To achieve faster speed printing for functional and draft prints, I wanted to try a 1.0mm nozzle with my Neptune 3 Plus. This is the first time I replace a nozzle so I followed YouTube videos and replaced the nozzle. After replacing the nozzle I leveled the bed with manual + automatic leveling. The extruder seemed to be working, taking and extruding the pla filament. Success? Sure not yet .
I started fiddling with cura profiles, increased line width, layer height, temperatures for head and bed, decreased speed… Tried a few times to achieve adhesion and printing. So things looked good. After the trial and errors I was satisfied that I could print now.
I started a 1 and a half hour print. It started well and I went for some tv and started checking the video feed. Things started well, but in time some warping occurred. It was evident that the print would fail. However I wanted to see how things will end up so let it continue. Sure it ended with some spaghetti.

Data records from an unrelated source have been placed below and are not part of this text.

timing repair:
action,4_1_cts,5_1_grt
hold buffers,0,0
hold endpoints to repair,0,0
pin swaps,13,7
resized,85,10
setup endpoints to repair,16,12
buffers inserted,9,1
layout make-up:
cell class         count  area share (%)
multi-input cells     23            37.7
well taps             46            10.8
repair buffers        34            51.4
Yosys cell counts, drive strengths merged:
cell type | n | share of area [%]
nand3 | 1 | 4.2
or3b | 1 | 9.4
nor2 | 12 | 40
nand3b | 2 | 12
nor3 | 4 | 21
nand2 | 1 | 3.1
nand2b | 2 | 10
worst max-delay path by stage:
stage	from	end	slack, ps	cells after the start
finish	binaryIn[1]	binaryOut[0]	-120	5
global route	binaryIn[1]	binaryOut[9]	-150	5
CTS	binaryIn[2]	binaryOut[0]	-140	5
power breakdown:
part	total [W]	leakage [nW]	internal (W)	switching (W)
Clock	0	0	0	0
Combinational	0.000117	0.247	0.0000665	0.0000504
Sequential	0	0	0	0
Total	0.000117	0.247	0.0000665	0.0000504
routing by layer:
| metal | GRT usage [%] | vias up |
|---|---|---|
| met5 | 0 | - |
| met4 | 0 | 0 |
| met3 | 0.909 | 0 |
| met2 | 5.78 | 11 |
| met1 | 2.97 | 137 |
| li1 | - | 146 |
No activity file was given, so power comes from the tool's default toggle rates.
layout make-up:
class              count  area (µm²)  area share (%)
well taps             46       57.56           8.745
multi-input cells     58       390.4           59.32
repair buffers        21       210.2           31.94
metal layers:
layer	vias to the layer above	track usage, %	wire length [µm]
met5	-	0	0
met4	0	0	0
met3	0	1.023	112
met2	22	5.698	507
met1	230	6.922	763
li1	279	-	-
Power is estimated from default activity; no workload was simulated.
==> flow/design.v <==
module ram_dp_sr_sw #(parameter DWIDTH = 8, AWIDTH=8)(
    cs0,oe0,we0,cs1,oe1,we1,data0,data1,address0,address1,clk
);
    parameter RAM_DEPTH = 1 << AWIDTH;
    input wire clk;
    input wire cs0;
    input wire oe0;
    input wire we0;
    input wire[AWIDTH-1:0] address0;
    inout wire[DWIDTH-1:0] data0;
    input wire cs1;
    input wire oe1;
    input wire we1;
    input wire[AWIDTH-1:0] address1;
    inout wire[DWIDTH-1:0] data1;
    reg[DWIDTH-1:0] data_out0;
    reg[DWIDTH-1:0] data_out1;
    reg[DWIDTH-1:0] mem[0:RAM_DEPTH-1];
    assign data0 = (cs0 && oe0 && !we0) ? data_out0 : DWIDTH'bz;
    assign data1 = (cs1 && oe1 && !we1) ? data_out1 : DWIDTH'bz;
    always @(posedge clk)begin
        if (cs0 && oe0 && !we0)begin
            data_out0 <= mem[address0];
        end
    end
    always @(posedge clk)begin
        if (cs1 && oe1 && !we1)begin
            data1 <= mem[address1];
        end
    end
    always @ (posedge clk)begin
        if (cs0 && we0)begin
            mem[address0] <= data0;
        end
    end
    always @ (posedge clk)begin
        if (cs1 && we1)begin
            mem[address1] <= data1;
        end
    end
endmodule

Everything is as expected up until now. So I returned back to stop the spaghetti. But there was a strange blob at the end of the extruded filament spagetti. And the nozzle was there?!? I am still confused how the nozzle ended up out of the extruder being intact.
Any chance you stripped the threads in the heater block and it yeeted the nozzle out?
Seems like a stretch, but the only explanation that comes to mind.
Especially if you attempted the nozzle change while cold. PLA is a hellacious thread locker. It WILL strip aluminum threads.
OP could compare a thread gauge to the female/internal threads on the block to find out. Or, more simply, do two things.
If #1 pulls out a new nozzle… Yeah… replace or rethread (good luck) the block.
If #1 sticks strong but #2 pulls out, replace the nozzle and hope it was just a shitty, undersized, nozzle. I don’t expect this to be the case, but eliminate all simple problems before trying to remedy a (maybe non-existent) larger problem. Troubleshooting 101
I changed the nozzle while the heat block was 200C.
I was afraid of this but turns out threads are still there. As I explained in a previous comment I successfully printed with another 0.8 nozzle.